▶ **What needs to be done**: Give back the full set of entries exactly, keeping each line intact.

Saved data entries:
.....
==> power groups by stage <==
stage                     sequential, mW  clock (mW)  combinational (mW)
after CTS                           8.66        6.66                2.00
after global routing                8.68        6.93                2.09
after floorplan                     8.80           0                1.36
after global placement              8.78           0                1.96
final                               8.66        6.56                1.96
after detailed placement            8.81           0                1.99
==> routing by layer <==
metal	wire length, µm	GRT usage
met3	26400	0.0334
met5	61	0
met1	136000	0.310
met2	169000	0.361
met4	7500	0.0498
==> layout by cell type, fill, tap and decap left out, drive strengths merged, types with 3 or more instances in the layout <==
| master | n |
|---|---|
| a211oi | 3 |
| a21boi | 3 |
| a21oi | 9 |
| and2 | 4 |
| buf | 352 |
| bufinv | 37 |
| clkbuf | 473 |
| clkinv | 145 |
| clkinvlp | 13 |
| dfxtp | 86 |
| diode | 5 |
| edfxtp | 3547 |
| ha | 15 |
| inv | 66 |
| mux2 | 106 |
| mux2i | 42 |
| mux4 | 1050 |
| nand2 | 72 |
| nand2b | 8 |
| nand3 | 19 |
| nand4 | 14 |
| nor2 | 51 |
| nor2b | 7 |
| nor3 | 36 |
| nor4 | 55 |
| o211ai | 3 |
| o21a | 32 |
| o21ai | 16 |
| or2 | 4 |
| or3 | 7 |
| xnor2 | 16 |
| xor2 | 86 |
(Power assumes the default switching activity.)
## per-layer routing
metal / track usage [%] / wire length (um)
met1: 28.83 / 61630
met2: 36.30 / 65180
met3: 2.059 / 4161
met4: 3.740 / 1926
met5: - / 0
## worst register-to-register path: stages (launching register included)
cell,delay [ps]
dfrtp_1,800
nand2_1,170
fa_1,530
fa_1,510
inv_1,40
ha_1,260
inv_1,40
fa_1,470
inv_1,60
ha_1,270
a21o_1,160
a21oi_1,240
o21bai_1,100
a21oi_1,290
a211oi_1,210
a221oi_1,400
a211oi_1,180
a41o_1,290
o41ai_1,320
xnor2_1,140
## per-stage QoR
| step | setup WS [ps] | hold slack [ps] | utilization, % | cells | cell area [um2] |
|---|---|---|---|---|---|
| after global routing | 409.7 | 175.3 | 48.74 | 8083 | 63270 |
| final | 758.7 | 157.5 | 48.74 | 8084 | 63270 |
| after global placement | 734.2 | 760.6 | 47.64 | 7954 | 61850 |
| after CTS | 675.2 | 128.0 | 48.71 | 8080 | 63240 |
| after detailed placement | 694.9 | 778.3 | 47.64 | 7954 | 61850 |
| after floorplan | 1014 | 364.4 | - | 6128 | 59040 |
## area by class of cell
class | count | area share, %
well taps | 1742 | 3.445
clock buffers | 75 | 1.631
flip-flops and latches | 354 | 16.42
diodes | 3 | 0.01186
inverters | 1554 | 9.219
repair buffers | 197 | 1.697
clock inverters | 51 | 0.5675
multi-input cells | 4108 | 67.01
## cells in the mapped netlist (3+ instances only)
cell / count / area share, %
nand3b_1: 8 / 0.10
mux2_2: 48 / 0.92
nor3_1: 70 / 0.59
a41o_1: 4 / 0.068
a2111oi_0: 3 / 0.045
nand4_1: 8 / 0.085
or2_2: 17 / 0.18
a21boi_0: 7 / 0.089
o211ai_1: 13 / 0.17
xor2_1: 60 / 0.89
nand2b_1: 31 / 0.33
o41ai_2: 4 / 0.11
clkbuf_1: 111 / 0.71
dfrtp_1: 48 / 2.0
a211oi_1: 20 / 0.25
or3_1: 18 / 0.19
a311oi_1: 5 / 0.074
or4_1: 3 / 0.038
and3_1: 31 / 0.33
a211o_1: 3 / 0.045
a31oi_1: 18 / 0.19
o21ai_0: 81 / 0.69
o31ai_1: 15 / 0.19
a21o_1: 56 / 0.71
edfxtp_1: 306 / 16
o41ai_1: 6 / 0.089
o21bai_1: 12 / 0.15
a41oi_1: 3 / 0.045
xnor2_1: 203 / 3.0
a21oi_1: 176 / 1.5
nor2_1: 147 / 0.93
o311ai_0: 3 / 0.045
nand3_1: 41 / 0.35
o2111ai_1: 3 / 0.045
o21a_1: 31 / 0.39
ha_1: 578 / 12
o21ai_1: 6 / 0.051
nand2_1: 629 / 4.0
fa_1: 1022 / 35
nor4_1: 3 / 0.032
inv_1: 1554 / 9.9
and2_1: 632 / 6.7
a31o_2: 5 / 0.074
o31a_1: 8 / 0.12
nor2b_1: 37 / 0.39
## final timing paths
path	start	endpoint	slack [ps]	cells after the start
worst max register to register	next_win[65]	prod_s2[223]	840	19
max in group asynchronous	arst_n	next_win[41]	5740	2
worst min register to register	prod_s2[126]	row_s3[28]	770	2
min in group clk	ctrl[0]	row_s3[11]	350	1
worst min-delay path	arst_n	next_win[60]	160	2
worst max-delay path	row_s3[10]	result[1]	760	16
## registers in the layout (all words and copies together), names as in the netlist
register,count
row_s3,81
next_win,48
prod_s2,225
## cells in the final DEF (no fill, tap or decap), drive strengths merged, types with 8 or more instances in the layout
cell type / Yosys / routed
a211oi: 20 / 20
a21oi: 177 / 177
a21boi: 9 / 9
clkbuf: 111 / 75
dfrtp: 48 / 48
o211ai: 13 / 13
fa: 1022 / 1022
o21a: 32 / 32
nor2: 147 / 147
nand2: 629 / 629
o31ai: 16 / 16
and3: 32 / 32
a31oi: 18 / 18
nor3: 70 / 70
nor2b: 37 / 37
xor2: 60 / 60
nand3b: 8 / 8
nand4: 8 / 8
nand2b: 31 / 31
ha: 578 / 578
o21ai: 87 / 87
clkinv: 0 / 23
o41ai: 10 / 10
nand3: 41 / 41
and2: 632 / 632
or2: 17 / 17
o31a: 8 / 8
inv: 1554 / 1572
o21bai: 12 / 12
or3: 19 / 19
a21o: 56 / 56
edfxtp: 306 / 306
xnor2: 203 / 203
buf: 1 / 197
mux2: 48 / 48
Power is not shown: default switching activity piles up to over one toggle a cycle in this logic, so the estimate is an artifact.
.....
▶ **Written response**:
==> power groups by stage <==
stage                     sequential, mW  clock (mW)  combinational (mW)
after CTS                           8.66        6.66                2.00
after global routing                8.68        6.93                2.09
after floorplan                     8.80           0                1.36
after global placement              8.78           0                1.96
final                               8.66        6.56                1.96
after detailed placement            8.81           0                1.99
==> routing by layer <==
metal	wire length, µm	GRT usage
met3	26400	0.0334
met5	61	0
met1	136000	0.310
met2	169000	0.361
met4	7500	0.0498
==> layout by cell type, fill, tap and decap left out, drive strengths merged, types with 3 or more instances in the layout <==
| master | n |
|---|---|
| a211oi | 3 |
| a21boi | 3 |
| a21oi | 9 |
| and2 | 4 |
| buf | 352 |
| bufinv | 37 |
| clkbuf | 473 |
| clkinv | 145 |
| clkinvlp | 13 |
| dfxtp | 86 |
| diode | 5 |
| edfxtp | 3547 |
| ha | 15 |
| inv | 66 |
| mux2 | 106 |
| mux2i | 42 |
| mux4 | 1050 |
| nand2 | 72 |
| nand2b | 8 |
| nand3 | 19 |
| nand4 | 14 |
| nor2 | 51 |
| nor2b | 7 |
| nor3 | 36 |
| nor4 | 55 |
| o211ai | 3 |
| o21a | 32 |
| o21ai | 16 |
| or2 | 4 |
| or3 | 7 |
| xnor2 | 16 |
| xor2 | 86 |
(Power assumes the default switching activity.)
## per-layer routing
metal / track usage [%] / wire length (um)
met1: 28.83 / 61630
met2: 36.30 / 65180
met3: 2.059 / 4161
met4: 3.740 / 1926
met5: - / 0
## worst register-to-register path: stages (launching register included)
cell,delay [ps]
dfrtp_1,800
nand2_1,170
fa_1,530
fa_1,510
inv_1,40
ha_1,260
inv_1,40
fa_1,470
inv_1,60
ha_1,270
a21o_1,160
a21oi_1,240
o21bai_1,100
a21oi_1,290
a211oi_1,210
a221oi_1,400
a211oi_1,180
a41o_1,290
o41ai_1,320
xnor2_1,140
## per-stage QoR
| step | setup WS [ps] | hold slack [ps] | utilization, % | cells | cell area [um2] |
|---|---|---|---|---|---|
| after global routing | 409.7 | 175.3 | 48.74 | 8083 | 63270 |
| final | 758.7 | 157.5 | 48.74 | 8084 | 63270 |
| after global placement | 734.2 | 760.6 | 47.64 | 7954 | 61850 |
| after CTS | 675.2 | 128.0 | 48.71 | 8080 | 63240 |
| after detailed placement | 694.9 | 778.3 | 47.64 | 7954 | 61850 |
| after floorplan | 1014 | 364.4 | - | 6128 | 59040 |
## area by class of cell
class | count | area share, %
well taps | 1742 | 3.445
clock buffers | 75 | 1.631
flip-flops and latches | 354 | 16.42
diodes | 3 | 0.01186
inverters | 1554 | 9.219
repair buffers | 197 | 1.697
clock inverters | 51 | 0.5675
multi-input cells | 4108 | 67.01
## cells in the mapped netlist (3+ instances only)
cell / count / area share, %
nand3b_1: 8 / 0.10
mux2_2: 48 / 0.92
nor3_1: 70 / 0.59
a41o_1: 4 / 0.068
a2111oi_0: 3 / 0.045
nand4_1: 8 / 0.085
or2_2: 17 / 0.18
a21boi_0: 7 / 0.089
o211ai_1: 13 / 0.17
xor2_1: 60 / 0.89
nand2b_1: 31 / 0.33
o41ai_2: 4 / 0.11
clkbuf_1: 111 / 0.71
dfrtp_1: 48 / 2.0
a211oi_1: 20 / 0.25
or3_1: 18 / 0.19
a311oi_1: 5 / 0.074
or4_1: 3 / 0.038
and3_1: 31 / 0.33
a211o_1: 3 / 0.045
a31oi_1: 18 / 0.19
o21ai_0: 81 / 0.69
o31ai_1: 15 / 0.19
a21o_1: 56 / 0.71
edfxtp_1: 306 / 16
o41ai_1: 6 / 0.089
o21bai_1: 12 / 0.15
a41oi_1: 3 / 0.045
xnor2_1: 203 / 3.0
a21oi_1: 176 / 1.5
nor2_1: 147 / 0.93
o311ai_0: 3 / 0.045
nand3_1: 41 / 0.35
o2111ai_1: 3 / 0.045
o21a_1: 31 / 0.39
ha_1: 578 / 12
o21ai_1: 6 / 0.051
nand2_1: 629 / 4.0
fa_1: 1022 / 35
nor4_1: 3 / 0.032
inv_1: 1554 / 9.9
and2_1: 632 / 6.7
a31o_2: 5 / 0.074
o31a_1: 8 / 0.12
nor2b_1: 37 / 0.39
## final timing paths
path	start	endpoint	slack [ps]	cells after the start
worst max register to register	next_win[65]	prod_s2[223]	840	19
max in group asynchronous	arst_n	next_win[41]	5740	2
worst min register to register	prod_s2[126]	row_s3[28]	770	2
min in group clk	ctrl[0]	row_s3[11]	350	1
worst min-delay path	arst_n	next_win[60]	160	2
worst max-delay path	row_s3[10]	result[1]	760	16
## registers in the layout (all words and copies together), names as in the netlist
register,count
row_s3,81
next_win,48
prod_s2,225
## cells in the final DEF (no fill, tap or decap), drive strengths merged, types with 8 or more instances in the layout
cell type / Yosys / routed
a211oi: 20 / 20
a21oi: 177 / 177
a21boi: 9 / 9
clkbuf: 111 / 75
dfrtp: 48 / 48
o211ai: 13 / 13
fa: 1022 / 1022
o21a: 32 / 32
nor2: 147 / 147
nand2: 629 / 629
o31ai: 16 / 16
and3: 32 / 32
a31oi: 18 / 18
nor3: 70 / 70
nor2b: 37 / 37
xor2: 60 / 60
nand3b: 8 / 8
nand4: 8 / 8
nand2b: 31 / 31
ha: 578 / 578
o21ai: 87 / 87
clkinv: 0 / 23
o41ai: 10 / 10
nand3: 41 / 41
and2: 632 / 632
or2: 17 / 17
o31a: 8 / 8
inv: 1554 / 1572
o21bai: 12 / 12
or3: 19 / 19
a21o: 56 / 56
edfxtp: 306 / 306
xnor2: 203 / 203
buf: 1 / 197
mux2: 48 / 48
Power is not shown: default switching activity piles up to over one toggle a cycle in this logic, so the estimate is an artifact.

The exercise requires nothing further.